Lo tenía bajo llave, en una preciosa cajita de metal. Le habían prendido fuego, pero ahora estaba seguro, recuperándose paulatinamente.
Yo ya había aprendido a vivir con ese dolor, ya no era una carga. Al menos en ese terreno había conseguido una ansiada tranquilidad, que no se podía definir como felicidad pero que me apaciguaba por las noches.
Ni por un segundo había pensado prestar esa llave cuando alguien bromeó con el tema, recibiendo una jocosa respuesta en la que yo negaba rotundamente que en una caja acorazada pudiese entrar un soplo de brisa. Fue una sorpresa cuando poco después comprendí que ese monstruo encerrado en mí no había tomado oxígeno sino que se había liberado y ahora campaba a sus anchas por todo mi cuerpo.
No negaré que semejante susto me provocó dos segundos de terror, pero lo desconcertante es que fueron solo unos segundos. La música amansa a las fieras, dicen… Y dentro de mí sonaba bella, tranquila, radiante pero discreta como un suspiro, el sonido de una flauta dulce.
Inocente, creí que dicho monstruo podía ser esta vez un dulce cachorro que se dejase llevar por esa melodía. Se encendió lo que parecía una vela, pero resultó ser una bengala, chisporroteante pero finita. Confundí algo elegante y sereno con algo muy brillante pero frio, rápido.
La primera punzada llegó cuando yo, víctima y verdugo, ambas de mi misma, la cogí (aún recuerdo lo fría que estaba) y me clave aquella hoja. Era plenamente consciente de que el tacto del metal aliviaría cualquier daño futuro que pudiese sufrir, así que concluí que el primer golpe tenía que dármelo yo a mí misma.
Al cachorro le habían cortado los tendones de las cuatro patas, pero tenía una afable sonrisa en la cara. Se encontraba mucho más cómodo de esa manera, así estuvo bastante tiempo, dolido pero feliz, consciente de que era vulnerable pero de que exactamente en ese punto nada podía herirlo.
Esa tregua fue perfecta pero sabía que lo que seguía era inevitable, había tejido su sino con sus autoflagelaciones.

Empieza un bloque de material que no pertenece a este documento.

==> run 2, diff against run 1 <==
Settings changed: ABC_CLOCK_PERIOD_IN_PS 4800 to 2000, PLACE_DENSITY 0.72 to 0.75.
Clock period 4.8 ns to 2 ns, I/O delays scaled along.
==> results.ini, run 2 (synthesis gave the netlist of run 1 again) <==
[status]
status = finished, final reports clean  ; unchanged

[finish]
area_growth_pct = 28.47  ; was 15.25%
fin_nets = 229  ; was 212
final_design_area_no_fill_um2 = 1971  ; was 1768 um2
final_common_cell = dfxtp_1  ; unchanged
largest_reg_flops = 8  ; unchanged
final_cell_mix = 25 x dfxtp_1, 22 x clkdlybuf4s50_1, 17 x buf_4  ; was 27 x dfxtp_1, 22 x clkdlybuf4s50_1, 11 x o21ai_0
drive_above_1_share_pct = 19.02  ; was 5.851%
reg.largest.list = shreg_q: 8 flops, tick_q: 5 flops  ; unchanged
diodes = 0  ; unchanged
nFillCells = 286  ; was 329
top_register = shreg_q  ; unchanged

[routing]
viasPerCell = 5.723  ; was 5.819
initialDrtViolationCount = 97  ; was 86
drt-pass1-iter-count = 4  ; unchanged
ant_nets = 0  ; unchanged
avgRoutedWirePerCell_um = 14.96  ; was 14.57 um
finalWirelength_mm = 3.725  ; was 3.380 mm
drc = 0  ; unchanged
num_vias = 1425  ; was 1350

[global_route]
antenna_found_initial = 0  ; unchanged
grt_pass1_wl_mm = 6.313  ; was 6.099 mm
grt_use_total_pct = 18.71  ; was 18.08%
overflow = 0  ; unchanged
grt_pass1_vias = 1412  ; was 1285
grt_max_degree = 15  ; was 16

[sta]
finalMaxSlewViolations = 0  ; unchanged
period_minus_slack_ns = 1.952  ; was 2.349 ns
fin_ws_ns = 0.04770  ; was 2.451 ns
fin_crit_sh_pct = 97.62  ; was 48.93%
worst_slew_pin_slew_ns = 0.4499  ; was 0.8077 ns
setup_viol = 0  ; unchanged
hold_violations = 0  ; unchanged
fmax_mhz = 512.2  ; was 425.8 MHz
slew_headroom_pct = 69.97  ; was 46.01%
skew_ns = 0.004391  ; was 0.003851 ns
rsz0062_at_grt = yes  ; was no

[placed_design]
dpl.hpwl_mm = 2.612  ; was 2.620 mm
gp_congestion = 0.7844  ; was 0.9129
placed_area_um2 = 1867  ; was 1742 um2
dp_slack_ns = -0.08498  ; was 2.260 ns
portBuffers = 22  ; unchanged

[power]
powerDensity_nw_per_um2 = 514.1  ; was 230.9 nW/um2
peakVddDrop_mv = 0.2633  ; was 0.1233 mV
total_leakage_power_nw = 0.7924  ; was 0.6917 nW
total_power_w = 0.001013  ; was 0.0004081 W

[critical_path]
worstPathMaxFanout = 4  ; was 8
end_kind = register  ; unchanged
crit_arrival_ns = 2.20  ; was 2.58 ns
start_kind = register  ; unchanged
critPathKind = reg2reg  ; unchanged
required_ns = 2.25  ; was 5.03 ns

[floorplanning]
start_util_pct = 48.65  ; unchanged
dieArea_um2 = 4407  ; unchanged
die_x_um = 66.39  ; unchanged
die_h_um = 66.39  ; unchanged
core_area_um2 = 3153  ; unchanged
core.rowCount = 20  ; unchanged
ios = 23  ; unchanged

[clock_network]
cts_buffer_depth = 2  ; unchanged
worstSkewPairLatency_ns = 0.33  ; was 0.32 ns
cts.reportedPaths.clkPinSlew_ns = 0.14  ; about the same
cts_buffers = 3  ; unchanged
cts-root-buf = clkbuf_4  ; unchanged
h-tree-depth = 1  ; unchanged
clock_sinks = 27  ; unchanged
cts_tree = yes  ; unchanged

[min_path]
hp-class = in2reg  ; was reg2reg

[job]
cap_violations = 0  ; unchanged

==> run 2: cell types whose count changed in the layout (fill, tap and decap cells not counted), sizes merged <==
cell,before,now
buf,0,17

Intentó destejerlo cual Penélope, pero al contrario que ella, nunca dio deshecho todo lo que había enmarañado.
De repente un sonido sordo, se despertó, lo único que recordaba era el golpe. Algo que para cualquier cachorro sano hubiese sido una herida para él era agonizante. Así cayó él, a la vez que yo me derrumbé derrotada, llorando, impotente.
Ojalá esa situación hubiese sido flor de un día, pero se repitió constantemente. A él lo apaleaban a medida que iba creciendo con la misma intensidad que a mí me iban saliendo cardenales.
Desgraciadamente el cachorro había crecido y volvía a ser el monstruo de antaño. Malherido sabía que iba a caer, pero también que no iba a ser el único. Preocupada me miré en el espejo, sin embargo lo que vi no se parecía a mí, en el reflejo se apreciaba en mis ojos una mirada salvaje, animal…
Él se había herido, pero sabía hasta donde podía clavar esa aguja, era una pequeña dosis de dolor diaria perfectamente soportable. Por otra parte, los otros golpes no tenían excusa, había sido apaleado sin ningún motivo. Se había entregado destrozado por dentro, pero solo demostrando ternura y había sido respondido con el narcisismo cínico de la realidad más cruda.
Resultó que el monstruo no era tan fiero, resultó que solo era un monstruo para si mismo. Decidió no atacar y simplemente correr hasta un lugar bonito donde poder sentarse sobre sus patas traseras, sacar la lengua, cerrar los ojos y… arder.
Y así volvió a su pequeña cajita de metal, pero esta vez con una cana más.